TAHUD Duyurusu: Şiddete Dur De!
Hekim dernekleri, sivil toplum kuruluşları, sürecin politize yanının görev alanlarına girmediğini düşünerek, içine yuvarlandığımız bu duruma sessiz kalma hakkına sahip değildir.
Gezi parkında yaşananlar bize uzak değil.

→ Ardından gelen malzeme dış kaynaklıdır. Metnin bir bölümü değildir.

<file path="config.mk">
export PLATFORM = sky130hd
export DESIGN_NAME = multi_channel_fade_envelope_unit
export DESIGN_NICKNAME = d
export VERILOG_FILES = /design/src/design/mcfe_pkg.sv /design/src/design/mcfe_div.sv /design/src/design/multi_channel_fade_envelope_unit.sv
export VERILOG_INCLUDE_DIRS = /design/src /design/src/design
export SDC_FILE = /design/constraint.sdc
export NUM_CORES = 2
export LEC_CHECK = 0
export ABC_AREA = 1
export BUFFER_PORTS_ARGS = -buffer_cell sky130_fd_sc_hd__clkbuf_2
export CORE_MARGIN = 4
export CORE_UTILIZATION = 67
export DETAILED_ROUTE_END_ITERATION = 7
export PLACE_DENSITY = 0.84
export SETUP_SLACK_MARGIN = 0.2
export SKIP_CTS_REPAIR_TIMING = 1
export SLEW_MARGIN = 15
export SYNTH_ARGS = -nofsm -noshare
export SYNTH_HDL_FRONTEND = slang
export SYNTH_SLANG_ARGS = --single-unit
</file>
<file path="constraint.sdc">
create_clock -name clk -period 9.57 [get_ports clk]
set_input_delay 0.4785 -clock clk [delete_from_list [all_inputs] [get_ports clk]]
set_output_delay 0.4785 -clock clk [all_outputs]
set_load 0.05 [all_outputs]
</file>
===== src/rtl/cau_pkg.sv =====
package cau_pkg;

    typedef enum logic [2:0] {
        MODE_ADD  = 3'd0,
        MODE_SUB  = 3'd1,
        MODE_MUL  = 3'd2,
        MODE_DIV  = 3'd3,
        MODE_MOD  = 3'd4,
        MODE_ARG  = 3'd5,
        MODE_CONJ = 3'd6
    } t_mode;

    typedef enum logic [1:0] {
        ST_OK   = 2'd0,
        ST_DIV0 = 2'd1,
        ST_SAT  = 2'd2
    } t_status;

    // quotient bits of the divider: |num| * 2^16 fits in 48 bits
    localparam int DIV_BITS  = 48;
    localparam int DIV_LAT   = DIV_BITS + 2;
    localparam int SQRT_BITS = 24;
    localparam int SQRT_LAT  = SQRT_BITS + 1;
    localparam int CORDIC_XW = 36;

    localparam logic signed [31:0] PI_Q16 = 32'sd205887;
    localparam logic signed [31:0] PI_Q24 = 32'sd52707179;

    typedef struct packed {
        logic [2:0]         mode;
        logic               den_zero;
        logic               sat;
        logic signed [31:0] re;
        logic signed [31:0] im;
    } t_side;

    // atan(2^-idx) in units of 2^-24 rad
    function automatic logic signed [31:0] atan_q24(input logic [4:0] idx);
        logic signed [31:0] v;
        case (idx)
            5'd0:  v = 32'sd13176795;
            5'd1:  v = 32'sd7778716;
            5'd2:  v = 32'sd4110060;
            5'd3:  v = 32'sd2086331;
            5'd4:  v = 32'sd1047214;
            5'd5:  v = 32'sd524117;
            5'd6:  v = 32'sd262123;
            5'd7:  v = 32'sd131069;
            5'd8:  v = 32'sd65536;
            5'd9:  v = 32'sd32768;
            5'd10: v = 32'sd16384;
            5'd11: v = 32'sd8192;
            5'd12: v = 32'sd4096;
            5'd13: v = 32'sd2048;
            5'd14: v = 32'sd1024;
            5'd15: v = 32'sd512;
            5'd16: v = 32'sd256;
            5'd17: v = 32'sd128;
            5'd18: v = 32'sd64;
            5'd19: v = 32'sd32;
            5'd20: v = 32'sd16;
            5'd21: v = 32'sd8;
            5'd22: v = 32'sd4;
            5'd23: v = 32'sd2;
            5'd24: v = 32'sd1;
            default: v = 32'sd0;
        endcase
        return v;
    endfunction

endpackage


===== src/rtl/cau_cordic.sv =====
module cau_cordic #(
    parameter int STEPS = 16
) (
    input  logic               i_clk,
    input  logic signed [15:0] i_re,
    input  logic signed [15:0] i_im,
    output logic signed [31:0] o_arg
);
    localparam int XW = cau_pkg::CORDIC_XW;

    logic signed [XW-1:0] r_x [STEPS+1];
    logic signed [XW-1:0] r_y [STEPS+1];
    logic signed [31:0]   r_z [STEPS+1];
    logic                 r_axis [STEPS+1];
    logic                 r_left [STEPS+1];

    logic signed [XW-1:0] w_x0, w_y0;
    logic signed [31:0]   w_z0;
    logic signed [XW-1:0] w_xn [STEPS];
    logic signed [XW-1:0] w_yn [STEPS];
    logic signed [31:0]   w_zn [STEPS];
    logic signed [31:0]   w_zr;
    logic signed [31:0]   n_arg;

    // fold the left half-plane onto the right one
    always_comb begin
        w_x0 = {{(XW-32){i_re[15]}}, i_re, 16'b0};
        w_y0 = {{(XW-32){i_im[15]}}, i_im, 16'b0};
        w_z0 = '0;
        if (i_re[15]) begin
            w_z0 = i_im[15] ? -cau_pkg::PI_Q24 : cau_pkg::PI_Q24;
            w_x0 = -w_x0;
            w_y0 = -w_y0;
        end
    end

    always_comb begin
        for (int i = 0; i < STEPS; i++) begin
            if (!r_y[i][XW-1]) begin
                w_xn[i] = r_x[i] + (r_y[i] >>> i);
                w_yn[i] = r_y[i] - (r_x[i] >>> i);
                w_zn[i] = r_z[i] + cau_pkg::atan_q24(5'(i));
            end else begin
                w_xn[i] = r_x[i] - (r_y[i] >>> i);
                w_yn[i] = r_y[i] + (r_x[i] >>> i);
                w_zn[i] = r_z[i] - cau_pkg::atan_q24(5'(i));
            end
        end
    end

    always_ff @(posedge i_clk) begin
        r_x[0]    <= w_x0;
        r_y[0]    <= w_y0;
        r_z[0]    <= w_z0;
        r_axis[0] <= (i_im == 16'sd0);
        r_left[0] <= i_re[15];
        for (int i = 0; i < STEPS; i++) begin
            r_x[i+1]    <= w_xn[i];
            r_y[i+1]    <= w_yn[i];
            r_z[i+1]    <= w_zn[i];
            r_axis[i+1] <= r_axis[i];
            r_left[i+1] <= r_left[i];
        end
    end

    // round half up to Q15.16, clamp to +-pi; real axis is exact
    always_comb begin
        w_zr = (r_z[STEPS] + 32'sd128) >>> 8;
        if (r_axis[STEPS]) begin
            n_arg = r_left[STEPS] ? cau_pkg::PI_Q16 : 32'sd0;
        end else if (w_zr > cau_pkg::PI_Q16) begin
            n_arg = cau_pkg::PI_Q16;
        end else if (w_zr < -cau_pkg::PI_Q16) begin
            n_arg = -cau_pkg::PI_Q16;
        end else begin
            n_arg = w_zr;
        end
    end

    always_ff @(posedge i_clk) begin
        o_arg <= n_arg;
    end

endmodule


===== config.mk =====
export PLATFORM = sky130hd
export DESIGN_NAME = cau_cordic
export DESIGN_NICKNAME = d
export VERILOG_FILES = /design/src/rtl/cau_pkg.sv /design/src/rtl/cau_cordic.sv
export SDC_FILE = /design/constraint.sdc
export NUM_CORES = 2
export LEC_CHECK = 0
export BUFFER_PORTS_ARGS = -buffer_cell sky130_fd_sc_hd__buf_2
export CAP_MARGIN = 30
export CELL_PAD_IN_SITES_DETAIL_PLACEMENT = 1
export CELL_PAD_IN_SITES_GLOBAL_PLACEMENT = 2
export CORE_AREA = 2 2 525 527
export CTS_CLUSTER_SIZE = 24
export DETAILED_ROUTE_END_ITERATION = 7
export DIE_AREA = 0 0 527 529
export GPL_TIMING_DRIVEN = 0
export HOLD_SLACK_MARGIN = 0.03
export PLACE_DENSITY_LB_ADDON = 0.1
export SLEW_MARGIN = 15
export SYNTH_ARGS = -nofsm -noshare
export SYNTH_HDL_FRONTEND = slang
export SYNTH_SLANG_ARGS = --single-unit

===== constraint.sdc =====
create_clock -name i_clk -period 5.09 [get_ports i_clk]
set_input_delay 1.018 -clock i_clk [delete_from_list [all_inputs] [get_ports i_clk]]
set_output_delay 1.018 -clock i_clk [all_outputs]
set_load 0.01 [all_outputs]

==> summary.txt <==
Iter 0 DRT Violations: 3672
Post-DRT Antenna Nets: 0
First-pass DRT Iterations: 5
First-pass GRT wire length: 502 mm
Slowest stage delay, CP: 0.48 ns
Worst setup SP type: register
Top cells by area, synth: dfxtp_1 (28%), ha_1 (16%), xnor2_1 (9.5%)
Worst Path Arrival: 5.51 ns
Dpl cells: 15600
Detailed-route via count: 86100
Max-slew violations: 0
Post-synth top area share: 0.282
DRT Wirelength: 320 mm
CTS Hold Bufs: 0
Global Route Usage Sum: 0.222
Clock slew at reported path FFs: 0.06 ns
Crit path cell chain: buf_8 -> clkbuf_4 -> mux2i_1 -> inv_1 -> fa_1 -> nor2b_1 -> o21ai_0 -> a21boi_1 -> o22ai_1 -> o21ai_1 -> a41oi_1 -> o21ai_2 -> a21oi_2 -> a211oi_2 -> or4_1 -> nand4_1
CP Capture Type: register
Placement Cell Area: 0.106 mm2
Mapped Cells: 11900
Nets: 13500
Final setup fails: 0
CTS root buf: clkbuf_16
Crit Path Category: reg -> reg
Min Tclk post-route: 4.98 ns
Most numerous cell in the Yosys netlist: dfxtp_1
Top-Level Pins: 65
P&R area growth vs syn: 12.3%
Critical Path RT: 5.62 ns
Skew-Pair Late Insertion Delay: 0.88 ns
# rows: 192
Clk sinks: 1416
Number of port buffers: 64
Max Freq: 201 MHz
Setup TNS: 0 ns
Slew margin rel.: 0.367
Worst Clk Skew: 0.0685 ns
Vias per Instance: 5.40
Netlist cell types: 106
Top cell type by total area after synthesis: dfxtp_1
Largest net degree at the start of global routing: 30
Full die area: 0.279 mm2
Hpwl dp: 266 mm
Avg Synthesized Cell Area: 8.44 um2
Worst slew pin tran: 0.948 ns
Die Span X: 527 um
GRT overflow: 0
Post-synth EDFFs: 0
Core area: 0.273 mm2
Max Cap Viol: 0
Drc violations: 0
Post-synth top flop: dfxtp_1
Vias in the first global route: 89500
Clock Tree Buf Depth: 4
CTS tree: built
CP max-delay cell: dfxtp_2
Hold Violations, Final: 0
Post-synthesis sequential element count: 1416
Post-route non-filler standard cell count: 15900
Initial Utilization: 0.368
Top post-synthesis cells by count: dfxtp_1 (1416), ha_1 (1276), nor2_1 (1209)
Share of cells above drive strength 1: 0.0647
Ys async rst share: 0
Post-route cell area: 0.113 mm2
WHS: 0.303 ns
Ys Warns: 0
Final GP Congestion: 0.874
Crit Path Max Fanout: 25
HP Class: in -> reg
WL/cell: 20.1 um
Period utilization: 0.978
Initial antenna violation count: 9
Sequential fraction of the synthesis area: 0.282
Die height: 529 um
Outcome: finished clean
CTS HTree Levels: 4
CTS Buf Count: 173
Synth Cell Area: 0.101 mm2
## critical path: cells and delay by family, from the launching register on
family                   cells  cell delay, ns
buffers and inverters        3            0.73
AND/OR/NAND/NOR              3            0.63
multiplexers                 1            0.38
flip-flops                   1            0.48
AO/OA/AOI/OAI                8            1.98
adder cells (fa/ha/maj)      1            0.45
## registers in the layout, indices dropped and copies added (netlist names)
register	cells
r_z	452
o_arg	24
r_left	16
r_x	449
r_y	458
r_axis	17
## kinds of logic after synthesis
kind of cell             count (synthesis)  share of synthesized area
AO/OA/AOI/OAI                         3344                      0.211
XOR/XNOR                              1683                      0.147
adder cells (fa/ha/maj)               1315                      0.166
multiplexers                            69                    0.00741
buffers and inverters                  750                     0.0284
AND/OR/NAND/NOR                       3330                      0.158
other                                    1                  0.0000373
flip-flops                            1416                      0.282
## through the flow
stage	worst slack, ns	util
3_3_place_gp	-1.53	0.386
5_1_grt	-0.0347	0.413
6_report	0.111	0.414
4_1_cts	0.00295	0.410
3_5_place_dp	-1.25	0.387
2_1_floorplan	0.327	-
## final timing paths
check	slack [ns]	cells after the start	end	from
worst max-delay path	0.11	16	r_x[0][394]	r_y[0][359]
worst min-delay path	0.30	1	r_x[0][16]	i_re[0]
worst max register to register	0.11	16	r_x[0][394]	r_y[0][359]
worst min register to register	0.32	0	r_axis[0][3]	r_axis[0][2]
## layout by cell type (no fill, tap or decap), drive strengths merged, types with 26 or more instances in the layout
cell type and count:
mux2i 26, buf 148, o21bai 142, o21a 189, a31oi 130, o41ai 38, nand2b 168, and2 81
a21boi 63, a21oi 1177, o211ai 49, or2 47, inv 576, nor4 107, nor2 1209, o31ai 50
nand2 573, ha 1276, a211o 26, dfxtp 1416, fa 38, nor2b 164, o31a 30, a211oi 111
o21ai 596, or4 31, and3 131, clkbuf 377, a21o 474, nand3 195, xor2 598, clkinv 43
xnor2 1085, nor3 373, mux2 43, a2111oi 31, nand4 66, or3 99
## per-layer routing
layer | track usage | wire, um
met5 | 0 | 0
met4 | 0.0511 | 7050
met3 | 0.0193 | 7670
met2 | 0.399 | 155000
met1 | 0.286 | 150000
## cell type report
cell class | instances | area [um2]
fill | 32100 | 160000
inverter | 565 | 2130
timing repair buffer | 117 | 801
buffer | 174 | 748
clock inverter | 78 | 805
antenna | 4 | 10.0
sequential | 1416 | 28400
multi-input combinational | 9745 | 70600
clock buffer | 234 | 4890
tap | 3589 | 4490
## what timing repair did
action                                  CTS  global route
gates resized for setup                 125           190
buffers inserted                         12            24
pin swaps                                 8            38
endpoints found under the setup margin  216           107
Power is not shown: default switching activity piles up to over one toggle a cycle in this logic, so the estimate is an artifact.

Derneğimiz ve aile hekimleri, 25 yıllık geçmişinde büyük zorluklar atlatmakla birlikte, disiplinimizi her gün daha ileriye götürdü. Bugün halen pek çok eksiğimiz, zorlandığımız noktalar var. Özellikle hükümet politikası olarak büyük bir enerji ile uygulanan sağlıkta dönüşüm programı ve aile hekimliği uygulaması konusunda durup bir nefes almak, başımızı kaldırıp kısa vadeli gündemlerin dışında memleketimizin ve disiplinimizin geleceğini konuşmak fırsatını yaratmakta zorlanıyoruz. Tüm iletişim imkanlarını denememize rağmen çoğu zaman sesimizi duyuramıyoruz.

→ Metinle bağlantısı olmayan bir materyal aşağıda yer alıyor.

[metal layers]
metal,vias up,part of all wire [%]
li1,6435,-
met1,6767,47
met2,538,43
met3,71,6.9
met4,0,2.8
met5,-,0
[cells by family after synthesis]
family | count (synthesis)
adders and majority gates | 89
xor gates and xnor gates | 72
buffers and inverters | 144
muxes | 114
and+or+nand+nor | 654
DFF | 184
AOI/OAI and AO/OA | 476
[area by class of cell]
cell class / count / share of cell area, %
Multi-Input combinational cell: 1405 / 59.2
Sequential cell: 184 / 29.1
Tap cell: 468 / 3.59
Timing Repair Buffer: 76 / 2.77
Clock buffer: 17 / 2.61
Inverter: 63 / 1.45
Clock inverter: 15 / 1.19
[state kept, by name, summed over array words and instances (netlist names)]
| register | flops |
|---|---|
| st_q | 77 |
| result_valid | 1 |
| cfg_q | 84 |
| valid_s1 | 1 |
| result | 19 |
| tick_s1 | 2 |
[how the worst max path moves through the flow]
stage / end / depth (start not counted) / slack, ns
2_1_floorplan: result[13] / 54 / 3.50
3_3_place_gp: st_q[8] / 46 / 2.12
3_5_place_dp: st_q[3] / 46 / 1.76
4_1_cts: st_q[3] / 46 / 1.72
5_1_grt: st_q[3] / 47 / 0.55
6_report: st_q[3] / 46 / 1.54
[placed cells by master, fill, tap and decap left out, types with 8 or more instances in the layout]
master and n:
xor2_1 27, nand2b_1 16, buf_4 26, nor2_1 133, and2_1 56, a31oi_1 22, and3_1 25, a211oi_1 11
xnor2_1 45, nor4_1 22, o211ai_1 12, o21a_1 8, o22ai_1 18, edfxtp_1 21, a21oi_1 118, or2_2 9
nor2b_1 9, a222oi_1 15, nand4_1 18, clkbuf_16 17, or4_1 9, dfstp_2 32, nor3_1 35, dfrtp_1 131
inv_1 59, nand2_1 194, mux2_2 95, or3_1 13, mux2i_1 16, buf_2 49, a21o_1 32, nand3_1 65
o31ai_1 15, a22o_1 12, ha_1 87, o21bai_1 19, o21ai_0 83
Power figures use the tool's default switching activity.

27 Mayıs pazartesi gece yarısı nöbet tutan 50 kişi gezi parkının ucunda yer alan ağaçların söküldüğünü fark ettiğinde başladı yaşananlar. Gönüllüler, sivil toplum örgütleri o gece ağaçlarını kurtardılar. Salı sabahı greyderlere karşı seslerini duyurdular, Çarşamba sabaha karşı bir grup polis, Perşembe sabaha karşı ise çevik kuvvet ekipleri sözlerini kesmek istedi. Kesilmesin istedikleri ağaçlara sımsıkı sarıldılar. Cuma akşamı birden bire onbinlerce insan, sadece varım demek için sokaklarda polisleri ile karşı karşıya kaldılar. Saatlerce gaz altında bir adım geri atmadan beklediler; halen gezi parkındalar. Ağaçlar kesilmesin, bizim de bir derdimiz var diyerek bekliyorlar. Derneğimiz için yabancı bir durum değil bu. Uzmanlığımızın, ismimizin, disiplinimizin çok ciddi kayıplar yaşadığı son yıllarda biz de hükümete sesimizi duyurmak için çeşitli yollar denedik, görüşmeler yaptık, çalıştaylarda sempozyumlarda buluştuk, kitaplar dergiler çıkarttık, dilekçeler gönderdik, diplomalarımızı yakmaya varan eylemlerimiz oldu. Bir sivil toplum örgütü olarak, bu toplumun bireyleri olarak bizi duymayan, duysa da dinlemediğini söyleyen yöneticilere karşı daha yüksek sesle ve bir kez daha derdimizi anlatıp beklemek dışında bir yolumuz yok.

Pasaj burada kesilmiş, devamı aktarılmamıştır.